PROVIDED INFORMATION
····················
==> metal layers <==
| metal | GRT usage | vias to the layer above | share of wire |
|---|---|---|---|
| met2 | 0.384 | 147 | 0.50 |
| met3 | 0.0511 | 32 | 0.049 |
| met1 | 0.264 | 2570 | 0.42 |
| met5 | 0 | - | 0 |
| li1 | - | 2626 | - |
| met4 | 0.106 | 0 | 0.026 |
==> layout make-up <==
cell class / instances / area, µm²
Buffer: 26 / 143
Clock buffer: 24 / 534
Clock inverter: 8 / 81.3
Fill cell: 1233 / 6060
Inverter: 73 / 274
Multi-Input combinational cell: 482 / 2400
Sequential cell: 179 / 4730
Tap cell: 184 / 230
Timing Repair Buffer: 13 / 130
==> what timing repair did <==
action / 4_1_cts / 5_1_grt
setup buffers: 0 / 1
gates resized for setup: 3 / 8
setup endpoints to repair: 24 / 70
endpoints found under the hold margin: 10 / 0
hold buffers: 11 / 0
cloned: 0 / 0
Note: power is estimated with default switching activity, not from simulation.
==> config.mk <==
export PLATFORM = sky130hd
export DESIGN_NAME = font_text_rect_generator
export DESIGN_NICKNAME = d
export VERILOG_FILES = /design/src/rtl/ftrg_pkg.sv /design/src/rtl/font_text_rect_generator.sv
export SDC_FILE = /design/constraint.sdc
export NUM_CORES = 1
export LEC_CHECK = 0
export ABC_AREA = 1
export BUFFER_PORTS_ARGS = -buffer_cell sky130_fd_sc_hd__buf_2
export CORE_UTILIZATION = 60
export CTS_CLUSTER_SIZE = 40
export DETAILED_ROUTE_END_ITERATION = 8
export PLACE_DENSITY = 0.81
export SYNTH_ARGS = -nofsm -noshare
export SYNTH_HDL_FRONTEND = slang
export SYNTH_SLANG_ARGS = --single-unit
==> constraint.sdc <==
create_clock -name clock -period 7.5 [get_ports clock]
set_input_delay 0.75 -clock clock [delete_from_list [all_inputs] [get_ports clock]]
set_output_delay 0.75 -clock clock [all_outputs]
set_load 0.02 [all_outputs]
····················
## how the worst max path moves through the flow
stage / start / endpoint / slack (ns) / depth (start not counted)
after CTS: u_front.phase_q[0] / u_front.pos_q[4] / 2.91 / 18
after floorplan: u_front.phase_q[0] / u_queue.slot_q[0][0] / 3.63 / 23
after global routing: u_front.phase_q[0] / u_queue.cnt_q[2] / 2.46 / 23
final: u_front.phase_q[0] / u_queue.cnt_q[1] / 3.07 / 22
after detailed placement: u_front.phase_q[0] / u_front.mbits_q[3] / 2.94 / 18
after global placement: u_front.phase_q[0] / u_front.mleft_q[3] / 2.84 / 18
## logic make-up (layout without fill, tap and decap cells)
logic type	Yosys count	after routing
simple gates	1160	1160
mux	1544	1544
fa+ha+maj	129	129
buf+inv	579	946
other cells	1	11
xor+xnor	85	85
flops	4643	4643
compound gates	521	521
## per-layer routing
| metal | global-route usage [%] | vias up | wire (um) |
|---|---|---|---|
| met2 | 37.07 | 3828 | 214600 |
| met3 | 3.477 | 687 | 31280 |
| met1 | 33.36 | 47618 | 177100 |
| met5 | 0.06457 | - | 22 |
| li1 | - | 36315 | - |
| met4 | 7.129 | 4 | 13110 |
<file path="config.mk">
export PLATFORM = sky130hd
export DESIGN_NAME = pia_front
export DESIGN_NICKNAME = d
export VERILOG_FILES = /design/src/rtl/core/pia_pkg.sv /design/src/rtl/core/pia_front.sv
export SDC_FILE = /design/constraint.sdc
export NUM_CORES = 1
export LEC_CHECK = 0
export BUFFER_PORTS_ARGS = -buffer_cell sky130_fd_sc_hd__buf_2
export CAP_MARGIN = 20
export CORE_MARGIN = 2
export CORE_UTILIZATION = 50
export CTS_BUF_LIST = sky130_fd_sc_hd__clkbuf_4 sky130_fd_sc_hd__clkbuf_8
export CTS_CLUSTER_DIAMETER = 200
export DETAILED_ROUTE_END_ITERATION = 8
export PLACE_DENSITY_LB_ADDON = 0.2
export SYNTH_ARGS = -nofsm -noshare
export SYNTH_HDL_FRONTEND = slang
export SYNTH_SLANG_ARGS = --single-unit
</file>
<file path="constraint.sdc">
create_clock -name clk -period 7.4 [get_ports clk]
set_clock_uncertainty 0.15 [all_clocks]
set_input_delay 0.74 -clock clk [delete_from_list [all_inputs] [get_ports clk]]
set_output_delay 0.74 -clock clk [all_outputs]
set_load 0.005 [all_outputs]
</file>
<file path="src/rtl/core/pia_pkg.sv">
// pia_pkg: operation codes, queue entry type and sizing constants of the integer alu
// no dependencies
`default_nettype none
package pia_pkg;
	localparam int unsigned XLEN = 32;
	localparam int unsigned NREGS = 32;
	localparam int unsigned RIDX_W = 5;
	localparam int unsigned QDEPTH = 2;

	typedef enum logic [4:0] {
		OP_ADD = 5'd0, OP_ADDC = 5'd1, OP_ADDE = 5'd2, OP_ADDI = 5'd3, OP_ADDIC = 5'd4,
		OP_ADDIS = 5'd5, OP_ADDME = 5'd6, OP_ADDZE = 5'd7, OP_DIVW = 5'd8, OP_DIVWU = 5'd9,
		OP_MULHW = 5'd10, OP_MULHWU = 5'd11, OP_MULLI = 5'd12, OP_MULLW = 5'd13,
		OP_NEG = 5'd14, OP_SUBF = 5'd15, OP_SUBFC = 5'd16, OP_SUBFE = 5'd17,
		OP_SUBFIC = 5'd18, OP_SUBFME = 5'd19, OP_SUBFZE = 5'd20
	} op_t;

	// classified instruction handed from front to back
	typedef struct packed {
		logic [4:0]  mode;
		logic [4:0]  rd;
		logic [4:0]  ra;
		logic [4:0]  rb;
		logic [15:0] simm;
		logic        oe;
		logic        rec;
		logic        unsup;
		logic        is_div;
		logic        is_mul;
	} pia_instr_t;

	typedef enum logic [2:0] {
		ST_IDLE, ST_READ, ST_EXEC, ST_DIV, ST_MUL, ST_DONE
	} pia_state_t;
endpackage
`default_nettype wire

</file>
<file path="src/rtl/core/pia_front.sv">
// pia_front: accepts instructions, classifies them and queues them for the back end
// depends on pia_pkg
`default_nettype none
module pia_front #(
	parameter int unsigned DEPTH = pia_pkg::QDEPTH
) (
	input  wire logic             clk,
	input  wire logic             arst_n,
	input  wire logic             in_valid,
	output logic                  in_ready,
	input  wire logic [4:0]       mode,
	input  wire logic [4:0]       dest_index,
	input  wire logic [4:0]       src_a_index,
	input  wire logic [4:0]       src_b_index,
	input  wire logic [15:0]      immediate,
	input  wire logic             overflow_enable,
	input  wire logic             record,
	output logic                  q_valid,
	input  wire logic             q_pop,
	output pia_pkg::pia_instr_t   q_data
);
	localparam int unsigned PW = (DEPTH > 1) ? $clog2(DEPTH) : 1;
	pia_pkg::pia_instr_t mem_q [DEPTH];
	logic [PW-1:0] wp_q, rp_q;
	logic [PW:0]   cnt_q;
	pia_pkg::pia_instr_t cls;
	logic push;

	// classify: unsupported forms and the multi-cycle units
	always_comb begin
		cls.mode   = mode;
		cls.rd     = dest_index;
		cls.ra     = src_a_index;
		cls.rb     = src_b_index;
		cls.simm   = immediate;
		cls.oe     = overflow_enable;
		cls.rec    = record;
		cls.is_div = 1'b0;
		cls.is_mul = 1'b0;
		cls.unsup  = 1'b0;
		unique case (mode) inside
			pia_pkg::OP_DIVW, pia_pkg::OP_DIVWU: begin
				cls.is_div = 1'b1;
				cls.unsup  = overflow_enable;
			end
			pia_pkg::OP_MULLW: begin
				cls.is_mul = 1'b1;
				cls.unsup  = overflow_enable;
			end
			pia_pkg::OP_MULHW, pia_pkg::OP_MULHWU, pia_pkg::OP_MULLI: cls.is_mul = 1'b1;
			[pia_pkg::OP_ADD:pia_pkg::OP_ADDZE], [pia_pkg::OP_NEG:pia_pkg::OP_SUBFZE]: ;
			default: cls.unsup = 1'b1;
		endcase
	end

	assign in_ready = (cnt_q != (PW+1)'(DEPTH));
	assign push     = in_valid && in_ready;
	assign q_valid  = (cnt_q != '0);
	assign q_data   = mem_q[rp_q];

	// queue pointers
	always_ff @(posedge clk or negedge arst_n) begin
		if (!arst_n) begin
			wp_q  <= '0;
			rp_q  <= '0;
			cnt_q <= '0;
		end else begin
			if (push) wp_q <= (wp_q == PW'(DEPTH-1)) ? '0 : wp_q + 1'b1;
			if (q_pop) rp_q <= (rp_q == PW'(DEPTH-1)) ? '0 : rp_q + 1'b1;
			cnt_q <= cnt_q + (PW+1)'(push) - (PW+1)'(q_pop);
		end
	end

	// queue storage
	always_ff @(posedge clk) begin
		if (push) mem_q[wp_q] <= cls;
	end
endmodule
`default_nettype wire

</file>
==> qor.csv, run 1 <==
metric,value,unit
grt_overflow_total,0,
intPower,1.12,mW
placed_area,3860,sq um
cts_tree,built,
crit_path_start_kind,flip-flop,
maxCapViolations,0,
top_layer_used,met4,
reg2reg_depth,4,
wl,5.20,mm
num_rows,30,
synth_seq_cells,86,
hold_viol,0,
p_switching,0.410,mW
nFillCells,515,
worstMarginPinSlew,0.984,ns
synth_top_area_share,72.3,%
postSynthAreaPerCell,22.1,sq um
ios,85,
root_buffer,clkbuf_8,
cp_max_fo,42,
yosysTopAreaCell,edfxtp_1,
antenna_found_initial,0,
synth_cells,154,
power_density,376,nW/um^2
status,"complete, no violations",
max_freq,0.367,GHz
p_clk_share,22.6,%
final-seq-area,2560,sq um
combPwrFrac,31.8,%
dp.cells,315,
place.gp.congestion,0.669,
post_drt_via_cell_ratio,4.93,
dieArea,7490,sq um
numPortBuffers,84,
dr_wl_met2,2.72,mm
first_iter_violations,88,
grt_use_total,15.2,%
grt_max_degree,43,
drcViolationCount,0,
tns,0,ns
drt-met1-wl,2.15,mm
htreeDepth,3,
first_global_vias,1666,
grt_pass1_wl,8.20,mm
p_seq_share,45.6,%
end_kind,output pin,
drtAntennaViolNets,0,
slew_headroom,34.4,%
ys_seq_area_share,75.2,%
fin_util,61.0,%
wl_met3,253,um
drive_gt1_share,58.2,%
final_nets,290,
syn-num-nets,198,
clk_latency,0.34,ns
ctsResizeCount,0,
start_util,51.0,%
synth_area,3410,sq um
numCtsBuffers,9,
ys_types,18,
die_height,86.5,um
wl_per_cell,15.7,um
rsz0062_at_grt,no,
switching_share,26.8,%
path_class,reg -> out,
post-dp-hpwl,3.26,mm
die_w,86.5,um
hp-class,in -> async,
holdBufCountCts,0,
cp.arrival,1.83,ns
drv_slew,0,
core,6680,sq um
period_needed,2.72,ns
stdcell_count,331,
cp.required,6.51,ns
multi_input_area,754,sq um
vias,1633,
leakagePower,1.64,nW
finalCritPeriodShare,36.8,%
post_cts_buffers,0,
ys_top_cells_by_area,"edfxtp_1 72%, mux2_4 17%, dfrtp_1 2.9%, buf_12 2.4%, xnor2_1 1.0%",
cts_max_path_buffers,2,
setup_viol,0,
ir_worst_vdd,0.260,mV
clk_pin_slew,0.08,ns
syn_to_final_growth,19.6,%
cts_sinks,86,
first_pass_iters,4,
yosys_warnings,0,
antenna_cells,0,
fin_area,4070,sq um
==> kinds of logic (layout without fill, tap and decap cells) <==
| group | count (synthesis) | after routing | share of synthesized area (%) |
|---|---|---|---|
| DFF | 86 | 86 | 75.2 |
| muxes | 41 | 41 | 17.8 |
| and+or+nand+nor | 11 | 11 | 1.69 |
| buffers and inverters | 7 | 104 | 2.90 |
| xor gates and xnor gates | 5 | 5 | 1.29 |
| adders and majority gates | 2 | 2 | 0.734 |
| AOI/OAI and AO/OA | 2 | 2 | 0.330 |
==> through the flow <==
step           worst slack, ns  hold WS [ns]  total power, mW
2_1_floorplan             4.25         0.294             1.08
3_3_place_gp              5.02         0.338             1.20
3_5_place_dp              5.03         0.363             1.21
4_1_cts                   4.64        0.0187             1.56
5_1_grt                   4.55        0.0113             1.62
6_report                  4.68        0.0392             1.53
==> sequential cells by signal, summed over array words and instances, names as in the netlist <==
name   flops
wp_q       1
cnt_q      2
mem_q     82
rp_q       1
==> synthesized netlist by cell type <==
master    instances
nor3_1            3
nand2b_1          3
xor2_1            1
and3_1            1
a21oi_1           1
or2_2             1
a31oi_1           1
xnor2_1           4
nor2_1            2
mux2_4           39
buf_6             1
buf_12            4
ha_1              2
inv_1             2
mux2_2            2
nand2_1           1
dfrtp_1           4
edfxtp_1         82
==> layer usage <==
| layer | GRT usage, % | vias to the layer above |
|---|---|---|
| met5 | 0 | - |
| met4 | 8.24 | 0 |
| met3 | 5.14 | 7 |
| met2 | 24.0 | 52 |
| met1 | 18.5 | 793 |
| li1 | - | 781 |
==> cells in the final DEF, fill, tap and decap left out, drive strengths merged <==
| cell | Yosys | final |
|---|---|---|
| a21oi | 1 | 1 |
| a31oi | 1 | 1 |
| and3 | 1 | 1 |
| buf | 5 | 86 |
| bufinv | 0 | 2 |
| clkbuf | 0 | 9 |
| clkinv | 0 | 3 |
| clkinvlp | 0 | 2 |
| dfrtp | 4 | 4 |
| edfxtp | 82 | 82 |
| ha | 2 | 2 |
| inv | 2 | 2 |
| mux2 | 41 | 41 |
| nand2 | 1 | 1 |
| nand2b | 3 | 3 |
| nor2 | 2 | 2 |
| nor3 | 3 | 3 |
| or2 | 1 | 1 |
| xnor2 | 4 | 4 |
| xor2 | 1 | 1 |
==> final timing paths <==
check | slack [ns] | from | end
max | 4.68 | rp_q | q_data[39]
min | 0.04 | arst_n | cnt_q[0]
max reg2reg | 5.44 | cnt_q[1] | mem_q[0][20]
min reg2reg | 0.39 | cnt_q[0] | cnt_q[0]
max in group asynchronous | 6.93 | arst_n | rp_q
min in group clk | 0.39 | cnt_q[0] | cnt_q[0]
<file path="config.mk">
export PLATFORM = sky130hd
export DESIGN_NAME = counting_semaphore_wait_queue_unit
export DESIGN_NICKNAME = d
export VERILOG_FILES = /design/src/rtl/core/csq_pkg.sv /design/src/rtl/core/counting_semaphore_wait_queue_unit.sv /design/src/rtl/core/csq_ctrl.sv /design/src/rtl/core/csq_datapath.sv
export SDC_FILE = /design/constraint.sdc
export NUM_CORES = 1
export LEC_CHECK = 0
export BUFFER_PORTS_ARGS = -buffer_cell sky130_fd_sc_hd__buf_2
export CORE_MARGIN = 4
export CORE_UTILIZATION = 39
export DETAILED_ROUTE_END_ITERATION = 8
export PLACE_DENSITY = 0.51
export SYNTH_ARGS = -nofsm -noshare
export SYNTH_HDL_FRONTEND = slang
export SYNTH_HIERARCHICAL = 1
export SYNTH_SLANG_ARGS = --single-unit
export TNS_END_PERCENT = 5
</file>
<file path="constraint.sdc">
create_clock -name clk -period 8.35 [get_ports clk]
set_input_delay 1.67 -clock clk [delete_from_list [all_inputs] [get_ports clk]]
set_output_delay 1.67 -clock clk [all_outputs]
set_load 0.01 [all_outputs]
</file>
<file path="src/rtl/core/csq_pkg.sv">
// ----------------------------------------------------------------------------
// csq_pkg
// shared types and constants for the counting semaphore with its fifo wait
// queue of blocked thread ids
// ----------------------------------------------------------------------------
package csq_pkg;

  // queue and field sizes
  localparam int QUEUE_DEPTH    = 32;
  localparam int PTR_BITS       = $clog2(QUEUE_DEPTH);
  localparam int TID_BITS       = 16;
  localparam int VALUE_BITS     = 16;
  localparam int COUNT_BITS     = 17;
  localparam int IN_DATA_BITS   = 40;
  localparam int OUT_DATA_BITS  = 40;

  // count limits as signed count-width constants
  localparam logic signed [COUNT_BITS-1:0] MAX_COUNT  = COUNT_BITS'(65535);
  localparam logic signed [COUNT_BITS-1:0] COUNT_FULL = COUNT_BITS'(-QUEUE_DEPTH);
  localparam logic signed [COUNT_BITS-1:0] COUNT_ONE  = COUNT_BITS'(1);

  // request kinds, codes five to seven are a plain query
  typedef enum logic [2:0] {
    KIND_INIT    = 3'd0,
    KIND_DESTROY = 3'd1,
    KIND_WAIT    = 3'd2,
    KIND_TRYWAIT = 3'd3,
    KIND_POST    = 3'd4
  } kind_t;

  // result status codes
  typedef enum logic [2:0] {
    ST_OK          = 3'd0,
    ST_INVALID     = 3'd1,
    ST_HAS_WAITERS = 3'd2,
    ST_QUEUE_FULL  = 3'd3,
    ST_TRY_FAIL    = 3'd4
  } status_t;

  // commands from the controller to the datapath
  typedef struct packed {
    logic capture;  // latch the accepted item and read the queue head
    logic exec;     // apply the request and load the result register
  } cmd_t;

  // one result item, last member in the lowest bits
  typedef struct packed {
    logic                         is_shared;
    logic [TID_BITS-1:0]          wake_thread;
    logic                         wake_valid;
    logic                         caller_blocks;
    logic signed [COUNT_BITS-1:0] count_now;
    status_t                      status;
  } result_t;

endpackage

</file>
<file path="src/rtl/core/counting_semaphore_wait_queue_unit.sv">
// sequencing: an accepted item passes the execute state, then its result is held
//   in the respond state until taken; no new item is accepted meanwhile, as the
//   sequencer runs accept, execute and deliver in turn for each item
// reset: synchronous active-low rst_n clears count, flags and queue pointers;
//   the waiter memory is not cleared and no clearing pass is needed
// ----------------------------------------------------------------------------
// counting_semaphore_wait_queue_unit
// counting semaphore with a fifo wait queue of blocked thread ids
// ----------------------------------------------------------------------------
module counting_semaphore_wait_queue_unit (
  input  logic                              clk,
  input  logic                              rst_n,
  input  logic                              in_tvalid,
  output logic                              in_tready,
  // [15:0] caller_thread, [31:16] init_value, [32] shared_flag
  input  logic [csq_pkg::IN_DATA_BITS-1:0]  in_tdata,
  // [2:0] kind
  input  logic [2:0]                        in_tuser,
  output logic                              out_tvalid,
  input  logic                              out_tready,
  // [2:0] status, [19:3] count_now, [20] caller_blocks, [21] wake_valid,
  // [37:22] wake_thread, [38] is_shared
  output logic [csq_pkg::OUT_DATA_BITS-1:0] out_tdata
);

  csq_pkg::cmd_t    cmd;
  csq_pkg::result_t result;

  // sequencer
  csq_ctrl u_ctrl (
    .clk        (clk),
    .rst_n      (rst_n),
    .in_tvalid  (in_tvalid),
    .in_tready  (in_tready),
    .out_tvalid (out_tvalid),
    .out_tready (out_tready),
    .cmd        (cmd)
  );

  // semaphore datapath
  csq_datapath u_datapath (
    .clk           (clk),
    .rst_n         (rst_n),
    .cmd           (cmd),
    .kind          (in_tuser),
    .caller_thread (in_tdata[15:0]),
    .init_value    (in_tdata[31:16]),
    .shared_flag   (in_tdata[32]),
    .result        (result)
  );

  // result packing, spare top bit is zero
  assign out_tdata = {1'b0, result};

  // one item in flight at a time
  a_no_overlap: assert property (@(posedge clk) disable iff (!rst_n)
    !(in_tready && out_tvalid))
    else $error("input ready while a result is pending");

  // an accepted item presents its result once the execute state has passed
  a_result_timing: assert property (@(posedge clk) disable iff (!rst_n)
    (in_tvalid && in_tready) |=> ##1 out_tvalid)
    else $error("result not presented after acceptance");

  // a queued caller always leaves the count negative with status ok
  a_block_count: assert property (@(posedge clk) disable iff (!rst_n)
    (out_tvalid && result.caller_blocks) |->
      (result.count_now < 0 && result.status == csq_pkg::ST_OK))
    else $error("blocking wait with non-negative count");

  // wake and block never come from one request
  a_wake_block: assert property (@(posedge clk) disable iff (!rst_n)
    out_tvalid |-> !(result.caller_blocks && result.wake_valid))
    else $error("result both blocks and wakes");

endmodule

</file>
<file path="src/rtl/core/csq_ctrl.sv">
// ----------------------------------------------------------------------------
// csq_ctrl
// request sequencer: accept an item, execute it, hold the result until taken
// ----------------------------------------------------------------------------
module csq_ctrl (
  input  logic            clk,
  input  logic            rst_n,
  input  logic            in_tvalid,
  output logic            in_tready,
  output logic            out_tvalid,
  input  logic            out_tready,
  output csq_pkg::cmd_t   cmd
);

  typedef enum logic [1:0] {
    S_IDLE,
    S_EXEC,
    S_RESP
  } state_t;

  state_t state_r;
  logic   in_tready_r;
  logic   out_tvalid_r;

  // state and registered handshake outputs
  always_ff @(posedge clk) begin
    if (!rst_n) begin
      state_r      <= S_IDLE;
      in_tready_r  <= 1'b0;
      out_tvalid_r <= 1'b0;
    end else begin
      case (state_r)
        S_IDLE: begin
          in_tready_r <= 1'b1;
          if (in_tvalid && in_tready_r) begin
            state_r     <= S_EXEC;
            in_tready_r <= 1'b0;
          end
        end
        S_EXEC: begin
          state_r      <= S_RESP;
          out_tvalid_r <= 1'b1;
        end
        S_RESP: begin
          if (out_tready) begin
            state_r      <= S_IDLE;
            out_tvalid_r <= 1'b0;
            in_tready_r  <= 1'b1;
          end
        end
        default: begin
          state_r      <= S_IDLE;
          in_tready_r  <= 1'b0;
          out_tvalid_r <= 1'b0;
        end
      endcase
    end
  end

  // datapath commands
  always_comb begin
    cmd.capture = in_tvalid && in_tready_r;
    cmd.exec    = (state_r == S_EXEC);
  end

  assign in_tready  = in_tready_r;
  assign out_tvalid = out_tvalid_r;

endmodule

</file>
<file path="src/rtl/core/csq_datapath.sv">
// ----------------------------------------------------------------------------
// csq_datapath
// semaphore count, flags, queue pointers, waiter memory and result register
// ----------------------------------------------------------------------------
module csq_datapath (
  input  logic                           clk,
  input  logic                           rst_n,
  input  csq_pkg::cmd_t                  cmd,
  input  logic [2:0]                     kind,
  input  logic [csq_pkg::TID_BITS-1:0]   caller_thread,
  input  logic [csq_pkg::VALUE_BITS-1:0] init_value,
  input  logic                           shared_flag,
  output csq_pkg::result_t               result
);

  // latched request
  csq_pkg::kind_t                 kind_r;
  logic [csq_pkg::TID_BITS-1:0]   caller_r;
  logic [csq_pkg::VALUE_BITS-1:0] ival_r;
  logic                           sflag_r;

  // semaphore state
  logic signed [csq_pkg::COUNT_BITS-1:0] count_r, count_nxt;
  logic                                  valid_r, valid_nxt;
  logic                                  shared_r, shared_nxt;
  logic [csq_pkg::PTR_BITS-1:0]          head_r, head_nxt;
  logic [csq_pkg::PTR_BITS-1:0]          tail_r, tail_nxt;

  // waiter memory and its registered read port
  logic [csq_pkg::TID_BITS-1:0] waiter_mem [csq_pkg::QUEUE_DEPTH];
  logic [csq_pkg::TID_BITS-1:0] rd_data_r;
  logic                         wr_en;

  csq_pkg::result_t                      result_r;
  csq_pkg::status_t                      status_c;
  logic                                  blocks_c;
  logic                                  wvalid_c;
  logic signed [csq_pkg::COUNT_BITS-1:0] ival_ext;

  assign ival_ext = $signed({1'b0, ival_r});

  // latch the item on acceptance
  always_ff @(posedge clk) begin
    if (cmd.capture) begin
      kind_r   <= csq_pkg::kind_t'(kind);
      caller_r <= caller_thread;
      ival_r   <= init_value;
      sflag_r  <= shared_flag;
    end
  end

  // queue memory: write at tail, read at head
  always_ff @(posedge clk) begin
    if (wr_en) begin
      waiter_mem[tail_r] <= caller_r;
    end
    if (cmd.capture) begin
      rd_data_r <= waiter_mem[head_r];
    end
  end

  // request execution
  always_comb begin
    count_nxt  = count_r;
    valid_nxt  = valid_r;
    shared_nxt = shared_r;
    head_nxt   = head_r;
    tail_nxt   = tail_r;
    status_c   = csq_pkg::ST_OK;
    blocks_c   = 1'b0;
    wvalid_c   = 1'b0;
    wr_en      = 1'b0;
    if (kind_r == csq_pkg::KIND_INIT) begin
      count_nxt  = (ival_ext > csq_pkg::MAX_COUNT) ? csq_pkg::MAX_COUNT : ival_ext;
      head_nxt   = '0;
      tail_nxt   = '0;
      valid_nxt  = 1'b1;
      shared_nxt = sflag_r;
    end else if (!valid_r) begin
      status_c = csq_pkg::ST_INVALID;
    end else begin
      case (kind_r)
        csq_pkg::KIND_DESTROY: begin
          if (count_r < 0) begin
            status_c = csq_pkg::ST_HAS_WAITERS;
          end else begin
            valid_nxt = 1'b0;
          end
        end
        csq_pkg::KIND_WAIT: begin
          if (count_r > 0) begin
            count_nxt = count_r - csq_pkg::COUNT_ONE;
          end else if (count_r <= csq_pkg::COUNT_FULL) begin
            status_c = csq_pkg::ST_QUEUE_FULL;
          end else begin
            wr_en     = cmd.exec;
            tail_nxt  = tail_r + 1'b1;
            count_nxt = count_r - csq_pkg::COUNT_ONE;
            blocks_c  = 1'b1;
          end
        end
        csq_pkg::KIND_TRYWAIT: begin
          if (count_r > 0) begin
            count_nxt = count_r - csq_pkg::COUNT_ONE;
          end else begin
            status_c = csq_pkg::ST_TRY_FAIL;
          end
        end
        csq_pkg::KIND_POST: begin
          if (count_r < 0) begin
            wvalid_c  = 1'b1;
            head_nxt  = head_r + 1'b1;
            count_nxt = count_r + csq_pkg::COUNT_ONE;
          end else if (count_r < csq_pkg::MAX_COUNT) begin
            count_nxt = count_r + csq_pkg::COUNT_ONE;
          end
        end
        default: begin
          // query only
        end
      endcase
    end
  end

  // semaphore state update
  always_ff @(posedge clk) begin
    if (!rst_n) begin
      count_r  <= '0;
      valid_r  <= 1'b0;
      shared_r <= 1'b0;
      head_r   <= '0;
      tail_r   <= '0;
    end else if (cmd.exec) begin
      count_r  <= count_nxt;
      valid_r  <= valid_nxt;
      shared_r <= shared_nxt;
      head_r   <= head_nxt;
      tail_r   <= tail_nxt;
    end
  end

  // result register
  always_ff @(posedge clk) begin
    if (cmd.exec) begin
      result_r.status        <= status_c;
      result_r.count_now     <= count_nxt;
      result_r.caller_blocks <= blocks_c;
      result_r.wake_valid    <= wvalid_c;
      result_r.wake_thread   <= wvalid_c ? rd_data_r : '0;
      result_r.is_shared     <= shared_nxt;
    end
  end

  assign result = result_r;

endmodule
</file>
····················
WHAT TO DO
Looking at the data above, write out exactly the lines that start at the one containing "met5 | 0 | - | 0 |" and end at the one containing "Sequential cell: 179 / 4730"; include both and nothing beyond.

EXERCISE RESULT
| met5 | 0 | - | 0 |
| li1 | - | 2626 | - |
| met4 | 0.106 | 0 | 0.026 |
==> layout make-up <==
cell class / instances / area, µm²
Buffer: 26 / 143
Clock buffer: 24 / 534
Clock inverter: 8 / 81.3
Fill cell: 1233 / 6060
Inverter: 73 / 274
Multi-Input combinational cell: 482 / 2400
Sequential cell: 179 / 4730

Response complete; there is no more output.